After all, this great investing cliché has to be true at some point, right?
 
But as Motley Fool columnist Morgan Housel pointed out recently, journalists at many credible publications and websites have been making that point since 2009 and repeating it all the way up the bull market slope.
And all investors had to do was buy a simple index fund to do just fine, proving in recent years that the easy money hadn’t all been made.
 
That fact might suggest that investors should feel comfortable holding onto a broad basket of stocks and let stocks do what they do most of the time, which is go up.
 
But what if six years into a bull market, the easy money finally has been made?
 
As Joshua Harris, of Apollo Global Management, put it at Los Angeles-based investment conference covered by Fortune Monday – “everthing is overvalued.”                   

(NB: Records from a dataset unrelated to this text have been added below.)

[src/rtl/core/mueuf_probe.sv]
`timescale 1ns / 1ps
// ----------------------------------------------------------------------------
// mueuf_probe: shared neighbour row probe
// Matches one high endpoint against a row and builds the appended row.
// ----------------------------------------------------------------------------
module mueuf_probe
  import mueuf_pkg::*;
#(
  parameter int MAX_DEGREE = 8,
  localparam int CW     = $clog2(MAX_DEGREE + 1),
  localparam int ROW_W  = MAX_DEGREE * IDX_W,
  localparam int WORD_W = EPOCH_W + CW + ROW_W
) (
  input  logic [WORD_W-1:0]  rd_word,
  input  logic [EPOCH_W-1:0] epoch,
  input  logic [IDX_W-1:0]   hi,
  output probe_stat_t        stat,
  output logic [WORD_W-1:0]  wr_word
);

  logic [EPOCH_W-1:0]    row_epoch;
  logic [CW-1:0]         cnt;
  logic [MAX_DEGREE-1:0] hit;
  logic [ROW_W-1:0]      row_new;

  assign row_epoch = rd_word[WORD_W-1 -: EPOCH_W];
  // a row tagged with an older mesh counts as empty
  assign cnt = (row_epoch == epoch) ? rd_word[ROW_W +: CW] : '0;

  always_comb begin
    for (int k = 0; k < MAX_DEGREE; k++) begin
      hit[k] = (CW'(k) < cnt) && (rd_word[k*IDX_W +: IDX_W] == hi);
      row_new[k*IDX_W +: IDX_W] = (CW'(k) == cnt) ? hi : rd_word[k*IDX_W +: IDX_W];
    end
  end

  assign stat.found = |hit;
  assign stat.full  = (cnt >= CW'(MAX_DEGREE));
  assign wr_word    = {epoch, CW'(cnt + CW'(1)), row_new};

endmodule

For those who feel the need to buy selectively, several leading money managers provided guidance.
For example, Alexander Friedman, group CEO of GAM Holdings, is bullish on European stocks but bearish on the continent’s sovereign debt.
 
He argues that short-term factors like the recently-launched European QE program will buoy European Union stock markets in 2015, but that European debt has nowhere to go but down. “The German bund is the biggest bubble in existence right now,” Friedman said.
 
Meanwhile, Carey Lathrop, managing director at Citigroup, says U.S. corporate and government debt might look expensive, but “those bets are still more attractive than their European counterparts,” according to the Fortune article. “Lathrop sees U.S. growth continuing to be best-in-class in the developed world, and argues that investors can gain an edge by looking at structured products, such as collateralized loan obligations (CLOs) that got a bad rap after the financial crisis”
 
“The stigma is probably why they’re so cheap,” says Lathrop.
 
At a time when the Nasdaq has made headlines in recent days for finally surpassing the level it hit in March 2000, it might surprise many to know that investors have been pulling billions of dollars out of the Invesco PowerShares QQQ ETF, once a highly popular way to play tech stocks.
 
To be clear, this fund’s value has risen nicely, along with the Nasdaq.
 
But as Liz Moyer, a writer with the Wall Street Journal, points out, other tech ETF proxies have enjoyed rich inflows. As it turns out, many of those other funds have a much greater technology exposure than their more famous cousin -- the QQQ fund.
 
While just 58% of the PowerShares’ portfolio is in tech stocks, there are other competing funds that are much better tech plays, Moyers writes.
 
“For investors keen on making a bet on tech,” she adds, “there are other ETFs with far higher concentrations in that sector, including iShares U.S. Technology which is 97% in tech, and Vanguard Technology, with 88% tech. And there are other ETFs—including Fidelity Nasdaq Composite Index—that track a bigger slice of the Nasdaq market. Numerous actively managed mutual funds have a focus on tech.”
 
This article is a reminder that investors ought not to use the words technology and Nasdaq as if they were synonymous.